- _WHAT IS BEING ASKED_:
In the entries that follow, find the line containing "[power by group through the flow]"; from there, copy every line exactly through the line containing "after global placement,2.80,0.0465,2.29".

Source data:
>>>>
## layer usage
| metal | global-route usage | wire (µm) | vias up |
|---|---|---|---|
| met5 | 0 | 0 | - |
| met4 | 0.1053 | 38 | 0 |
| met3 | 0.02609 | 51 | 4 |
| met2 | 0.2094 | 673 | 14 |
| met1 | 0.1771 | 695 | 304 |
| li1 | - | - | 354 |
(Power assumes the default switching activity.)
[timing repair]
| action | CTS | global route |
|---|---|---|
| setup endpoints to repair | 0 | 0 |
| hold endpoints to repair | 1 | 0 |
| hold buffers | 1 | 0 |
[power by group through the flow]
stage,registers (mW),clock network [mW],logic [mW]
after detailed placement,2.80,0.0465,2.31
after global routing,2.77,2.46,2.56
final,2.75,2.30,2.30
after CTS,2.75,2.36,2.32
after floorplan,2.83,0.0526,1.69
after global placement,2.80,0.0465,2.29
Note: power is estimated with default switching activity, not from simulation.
==> src/rtl/pipe_ctrl_stall_watchdog.sv <==
// Saturating consecutive-stall counter with a single timeout pulse per episode.
module stall_watchdog #(
    parameter int unsigned STALL_LIMIT = 1024
) (
    input  logic clk,
    input  logic reset_n,
    input  logic i_stall,
    input  logic i_flush,
    output logic o_timeout
);

    localparam logic [15:0] LIMIT = 16'(STALL_LIMIT);

    logic [15:0] r_cnt;
    logic        r_hit;
    logic        r_timeout;
    logic        w_clear;
    logic        w_at_limit;

    assign w_clear    = !i_stall || i_flush;
    assign w_at_limit = (r_cnt == LIMIT);
    assign o_timeout  = r_timeout;

    // Count stalled cycles; r_hit suppresses repeat pulses until the count clears.
    always_ff @(posedge clk or negedge reset_n) begin
        if (!reset_n) begin
            r_cnt     <= '0;
            r_hit     <= 1'b0;
            r_timeout <= 1'b0;
        end else begin
            r_timeout <= w_at_limit && !r_hit;
            if (w_clear) begin
                r_cnt <= '0;
                r_hit <= 1'b0;
            end else if (w_at_limit) begin
                r_hit <= 1'b1;
            end else begin
                r_cnt <= r_cnt + 16'd1;
            end
        end
    end

endmodule

==> src/rtl/pipe_ctrl.sv <==
// Pipeline sequencer: stall merging, exception/eret flush sequencing, watchdog.
module pipe_ctrl
    import pipe_ctrl_pkg::*;
#(
    parameter int unsigned FLUSH_CYCLES = 1,
    parameter int unsigned STALL_LIMIT  = 1024
) (
    input  logic       clk,
    input  logic       reset_n,
    pipe_ctrl_if.slave bus
);

    localparam logic [3:0] FLUSH_LOAD = 4'(FLUSH_CYCLES - 1);

    ctrl_state_e r_state;
    ctrl_state_e w_state_nxt;
    logic [3:0]  r_flush_cnt;
    logic [3:0]  w_flush_cnt_nxt;
    logic [31:0] r_new_pc;
    logic [31:0] w_new_pc_nxt;
    logic [31:0] r_stall_cycles;
    logic [5:0]  w_stall;
    logic        w_event;
    logic        w_flush;
    logic        w_timeout;

    assign w_event = bus.excp_valid || bus.eret_valid;
    // flush comes straight off the state register, so reset drops it asynchronously.
    assign w_flush = (r_state == FLUSH);

    assign bus.stall         = w_stall;
    assign bus.flush         = w_flush;
    assign bus.new_pc        = r_new_pc;
    assign bus.stall_timeout = w_timeout;
    assign bus.stall_cycles  = r_stall_cycles;

    // FSM state, flush countdown and redirect target registers.
    always_ff @(posedge clk or negedge reset_n) begin
        if (!reset_n) begin
            r_state     <= IDLE;
            r_flush_cnt <= '0;
            r_new_pc    <= '0;
        end else begin
            r_state     <= w_state_nxt;
            r_flush_cnt <= w_flush_cnt_nxt;
            r_new_pc    <= w_new_pc_nxt;
        end
    end

    // Next state, redirect latch and prioritised stall vector.
    always_comb begin
        w_state_nxt     = r_state;
        w_flush_cnt_nxt = r_flush_cnt;
        w_new_pc_nxt    = r_new_pc;
        w_stall         = STALL_NONE;
        case (r_state)
            IDLE: begin
                if (w_event) begin
                    w_state_nxt     = FLUSH;
                    w_flush_cnt_nxt = FLUSH_LOAD;
                    w_new_pc_nxt    = bus.excp_valid ? bus.excp_vector : bus.epc;
                    w_stall         = STALL_ALL;
                end else if (bus.stallreq_mem) begin
                    w_stall = STALL_MEM;
                end else if (bus.stallreq_ex) begin
                    w_stall = STALL_EX;
                end else if (bus.stallreq_id) begin
                    w_stall = STALL_ID;
                end
            end
            FLUSH: begin
                if (r_flush_cnt == 4'd0) begin
                    w_state_nxt = IDLE;
                end else begin
                    w_flush_cnt_nxt = r_flush_cnt - 4'd1;
                end
            end
            default: w_state_nxt = IDLE;
        endcase
    end

    // Free-running count of cycles in which the pc register is frozen.
    always_ff @(posedge clk or negedge reset_n) begin
        if (!reset_n) begin
            r_stall_cycles <= '0;
        end else if (w_stall[STG_PC]) begin
            r_stall_cycles <= r_stall_cycles + 32'd1;
        end
    end

    stall_watchdog #(
        .STALL_LIMIT (STALL_LIMIT)
    ) u_watchdog (
        .clk       (clk),
        .reset_n   (reset_n),
        .i_stall   (w_stall[STG_PC]),
        .i_flush   (w_flush),
        .o_timeout (w_timeout)
    );

endmodule

==> src/flat_wrapper.sv <==
// flat-port wrapper written by rule: the top's interface ports become plain ports
module pipe_ctrl_flat import pipe_ctrl_pkg::*;
#(
    parameter int unsigned FLUSH_CYCLES = 1,
    parameter int unsigned STALL_LIMIT  = 1024
)
  (clk, reset_n, bus_stallreq_id, bus_stallreq_ex, bus_stallreq_mem, bus_excp_valid, bus_excp_vector, bus_eret_valid, bus_epc, bus_stall, bus_flush, bus_new_pc, bus_stall_timeout, bus_stall_cycles);
  pipe_ctrl_if bus_i ();
  input  logic clk;
  input  logic reset_n;
  input wire logic [$bits(bus_i.stallreq_id)-1:0] bus_stallreq_id;
  input wire logic [$bits(bus_i.stallreq_ex)-1:0] bus_stallreq_ex;
  input wire logic [$bits(bus_i.stallreq_mem)-1:0] bus_stallreq_mem;
  input wire logic [$bits(bus_i.excp_valid)-1:0] bus_excp_valid;
  input wire logic [$bits(bus_i.excp_vector)-1:0] bus_excp_vector;
  input wire logic [$bits(bus_i.eret_valid)-1:0] bus_eret_valid;
  input wire logic [$bits(bus_i.epc)-1:0] bus_epc;
  output wire logic [$bits(bus_i.stall)-1:0] bus_stall;
  output wire logic [$bits(bus_i.flush)-1:0] bus_flush;
  output wire logic [$bits(bus_i.new_pc)-1:0] bus_new_pc;
  output wire logic [$bits(bus_i.stall_timeout)-1:0] bus_stall_timeout;
  output wire logic [$bits(bus_i.stall_cycles)-1:0] bus_stall_cycles;
  assign bus_i.stallreq_id = bus_stallreq_id;
  assign bus_i.stallreq_ex = bus_stallreq_ex;
  assign bus_i.stallreq_mem = bus_stallreq_mem;
  assign bus_i.excp_valid = bus_excp_valid;
  assign bus_i.excp_vector = bus_excp_vector;
  assign bus_i.eret_valid = bus_eret_valid;
  assign bus_i.epc = bus_epc;
  assign bus_stall = bus_i.stall;
  assign bus_flush = bus_i.flush;
  assign bus_new_pc = bus_i.new_pc;
  assign bus_stall_timeout = bus_i.stall_timeout;
  assign bus_stall_cycles = bus_i.stall_cycles;
  pipe_ctrl #(.FLUSH_CYCLES(FLUSH_CYCLES), .STALL_LIMIT(STALL_LIMIT)) u_core (.clk(clk), .reset_n(reset_n), .bus(bus_i));
endmodule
<<<<
- _EXERCISE OUTPUT_:
[power by group through the flow]
stage,registers (mW),clock network [mW],logic [mW]
after detailed placement,2.80,0.0465,2.31
after global routing,2.77,2.46,2.56
final,2.75,2.30,2.30
after CTS,2.75,2.36,2.32
after floorplan,2.83,0.0526,1.69
after global placement,2.80,0.0465,2.29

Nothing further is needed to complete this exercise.